Parris attempts to indict others for witchcraft, knowing that it all began with his own daughter and niece and that Mrs. Putnam initiated it by sending her daughter, Ruth, to conjure the spirits of her dead babies. This should also lead to his own indictment, using logos and the logic of law. He slanders various people in the village it seems, in an attempt to retain authority and power, helping to convict people he knows to be innocent because they are his political enemies. His false testimony against them helps lead to their convictions and executions. He is therefore commits murder, indirectly at least.
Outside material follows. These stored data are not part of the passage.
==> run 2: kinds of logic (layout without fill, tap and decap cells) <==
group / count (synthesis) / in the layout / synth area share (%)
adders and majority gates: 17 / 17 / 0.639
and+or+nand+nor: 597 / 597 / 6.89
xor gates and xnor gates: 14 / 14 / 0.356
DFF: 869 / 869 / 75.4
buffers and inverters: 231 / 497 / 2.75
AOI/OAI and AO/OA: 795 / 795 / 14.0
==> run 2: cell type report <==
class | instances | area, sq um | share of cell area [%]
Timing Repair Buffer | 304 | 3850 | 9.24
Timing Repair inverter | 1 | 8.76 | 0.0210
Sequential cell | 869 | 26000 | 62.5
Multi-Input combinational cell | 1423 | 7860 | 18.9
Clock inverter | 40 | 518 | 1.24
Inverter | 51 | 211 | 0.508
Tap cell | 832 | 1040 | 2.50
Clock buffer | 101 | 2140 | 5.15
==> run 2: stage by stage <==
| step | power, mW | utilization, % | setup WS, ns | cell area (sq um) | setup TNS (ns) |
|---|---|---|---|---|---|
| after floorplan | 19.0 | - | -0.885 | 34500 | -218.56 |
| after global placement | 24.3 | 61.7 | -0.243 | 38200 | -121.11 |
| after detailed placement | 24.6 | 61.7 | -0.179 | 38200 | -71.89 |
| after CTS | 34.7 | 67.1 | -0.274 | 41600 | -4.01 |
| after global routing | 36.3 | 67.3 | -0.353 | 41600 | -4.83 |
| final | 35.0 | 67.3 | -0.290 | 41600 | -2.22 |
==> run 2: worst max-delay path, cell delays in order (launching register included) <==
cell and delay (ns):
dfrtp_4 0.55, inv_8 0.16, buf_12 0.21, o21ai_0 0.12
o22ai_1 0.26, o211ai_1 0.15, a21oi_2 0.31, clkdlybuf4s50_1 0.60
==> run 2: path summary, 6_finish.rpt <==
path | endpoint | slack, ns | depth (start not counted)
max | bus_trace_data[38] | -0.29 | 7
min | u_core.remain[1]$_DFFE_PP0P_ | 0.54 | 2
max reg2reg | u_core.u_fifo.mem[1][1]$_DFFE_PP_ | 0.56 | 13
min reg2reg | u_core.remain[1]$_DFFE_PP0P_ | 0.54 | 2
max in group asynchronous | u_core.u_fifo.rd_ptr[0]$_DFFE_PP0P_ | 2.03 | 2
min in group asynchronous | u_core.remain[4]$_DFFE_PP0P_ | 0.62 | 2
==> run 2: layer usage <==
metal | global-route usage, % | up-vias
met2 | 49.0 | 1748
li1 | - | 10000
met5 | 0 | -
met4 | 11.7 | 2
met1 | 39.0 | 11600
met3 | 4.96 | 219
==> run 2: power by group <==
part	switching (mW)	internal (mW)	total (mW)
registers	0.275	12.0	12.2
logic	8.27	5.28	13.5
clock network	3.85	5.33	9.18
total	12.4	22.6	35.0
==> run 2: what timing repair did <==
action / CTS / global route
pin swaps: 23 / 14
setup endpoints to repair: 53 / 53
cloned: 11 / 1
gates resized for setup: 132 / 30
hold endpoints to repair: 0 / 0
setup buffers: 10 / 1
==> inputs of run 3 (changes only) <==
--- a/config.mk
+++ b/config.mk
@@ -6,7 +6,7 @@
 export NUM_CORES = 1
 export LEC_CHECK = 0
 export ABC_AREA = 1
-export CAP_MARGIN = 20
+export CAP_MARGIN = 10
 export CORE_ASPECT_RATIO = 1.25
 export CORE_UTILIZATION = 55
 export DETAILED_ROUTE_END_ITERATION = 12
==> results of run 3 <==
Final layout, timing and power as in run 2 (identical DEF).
Those people who he helps to hang are wives and mothers, husbands and fathers; they are all innocent, and they will all either leave behind loved ones or have been so changed by the trials that their lives will never be the same. Elizabeth Proctor will have to raise her four children—three living and one on the way—without their father, all alone. Francis Nurse will have to live out his final years without his dear wife. Giles Corey died knowing that he helped to condemn his own wife. Others, like Tituba and Sarah Good have basically gone crazy in jail and will likely never recover. Parris helped to ruin these lives, and their situations invokes pity, or pathos. Thus, he deserves indictment.
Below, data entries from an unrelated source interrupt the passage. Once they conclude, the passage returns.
`src/rtl/universal_reg_n.sv`:
```
// rtl/universal_reg_n.sv - N-bit universal register: hold, load, shift, rotate, up/down count
module universal_reg_n #(
  parameter int                 WIDTH       = 8,
  parameter logic [WIDTH-1:0]   RESET_VALUE = '0
) (
  input  logic             clk,
  input  logic             rst,
  input  logic             en,
  input  logic [2:0]       mode,
  input  logic [WIDTH-1:0] d,
  input  logic             sin,
  output logic [WIDTH-1:0] q,
  output logic             sout,
  output logic             carry,
  output logic             zero
);

  localparam logic [2:0] MODE_HOLD = 3'b000;
  localparam logic [2:0] MODE_LOAD = 3'b001;
  localparam logic [2:0] MODE_SHL  = 3'b010;
  localparam logic [2:0] MODE_SHR  = 3'b011;
  localparam logic [2:0] MODE_ROTL = 3'b100;
  localparam logic [2:0] MODE_ROTR = 3'b101;
  localparam logic [2:0] MODE_INC  = 3'b110;
  localparam logic [2:0] MODE_DEC  = 3'b111;

  localparam logic [WIDTH-1:0] ONE      = WIDTH'(1);
  localparam logic [WIDTH-1:0] ALL_ONES = '1;

  logic [WIDTH-1:0] r_q;
  logic             r_sout;
  logic             r_carry;

  logic [WIDTH-1:0] w_q_nxt;
  logic             w_sout_nxt;
  logic             w_carry_nxt;

  // Next-state selection; en=0 and HOLD keep every state bit as is
  always_comb begin
    w_q_nxt     = r_q;
    w_sout_nxt  = r_sout;
    w_carry_nxt = r_carry;
    if (en) begin
      case (mode)
        MODE_HOLD: begin
          w_q_nxt     = r_q;
        end
        MODE_LOAD: begin
          w_q_nxt     = d;
          w_sout_nxt  = 1'b0;
          w_carry_nxt = 1'b0;
        end
        MODE_SHL: begin
          w_q_nxt     = {r_q[WIDTH-2:0], sin};
          w_sout_nxt  = r_q[WIDTH-1];
          w_carry_nxt = 1'b0;
        end
        MODE_SHR: begin
          w_q_nxt     = {sin, r_q[WIDTH-1:1]};
          w_sout_nxt  = r_q[0];
          w_carry_nxt = 1'b0;
        end
        MODE_ROTL: begin
          w_q_nxt     = {r_q[WIDTH-2:0], r_q[WIDTH-1]};
          w_sout_nxt  = r_q[WIDTH-1];
          w_carry_nxt = 1'b0;
        end
        MODE_ROTR: begin
          w_q_nxt     = {r_q[0], r_q[WIDTH-1:1]};
          w_sout_nxt  = r_q[0];
          w_carry_nxt = 1'b0;
        end
        MODE_INC: begin
          w_q_nxt     = r_q + ONE;
          w_sout_nxt  = 1'b0;
          w_carry_nxt = (r_q == ALL_ONES);
        end
        MODE_DEC: begin
          w_q_nxt     = r_q - ONE;
          w_sout_nxt  = 1'b0;
          w_carry_nxt = (r_q == '0);
        end
        default: begin
          w_q_nxt     = r_q;
        end
      endcase
    end
  end

  // State flops with asynchronous reset; reset discards any op in flight
  always_ff @(posedge clk or posedge rst) begin
    if (rst) begin
      r_q     <= RESET_VALUE;
      r_sout  <= 1'b0;
      r_carry <= 1'b0;
    end else begin
      r_q     <= w_q_nxt;
      r_sout  <= w_sout_nxt;
      r_carry <= w_carry_nxt;
    end
  end

  assign q     = r_q;
  assign sout  = r_sout;
  assign carry = r_carry;
  assign zero  = (r_q == '0);

endmodule

```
Abigail should be indicted for a crime because her actions were instrumental in stirring the ashes of chaos into a conflagration. Using pathos, or emotional pursuits, to explain why Abigail should be indicted, one must look at the fallout from her actions. People died. People who were good, like Rebecca Nurse, were put to death for no other reason than the hysteria that was the result of Abigail's selfishness. Abigail wanted to cover up her actions, along with those of the other girls who went into the woods that fateful night that Reverend Hale encounterd the girls and Tituba dancing around. Abigail found that the cry of "Witch!" directed at Tituba in Act 1 directed people's attentions away from her and her actions. As soon as Rev. Hale begins to accuse Abigail of hiding something, of leading the other girls in their actions in the forext, Tituba enters the scene and Abigail finds a scapegoat. It is completely unethical (ethos) of Abigail to do this. She is acting purely out of selfishness. Furthermore, Abigail accuses many other people of witchery, including her rival for John Putnam's affections, his wife, Elizabeth. Abigail does not believe that Elizabeth is guilty, she merely wants Elizabeth out of the picture so Abigail can have a better chance of getting John. Also, Abigail threatens the other girls to get them to do as she wishes. When Mary tells the court that she and the other girls were lying about being pestered by witches and Abigail points the finger at Mary, Mary changes her testitmony and sides with Abigail again, (Act 3). Finally, logos, or logic, shows that Abigail should be indicted because her actions led directly to the deaths of others. Logically, Abigail is guilty of murder, even though she did not commit the physical act of killing, her words as accusations, caused people to be sentenced to death as witches.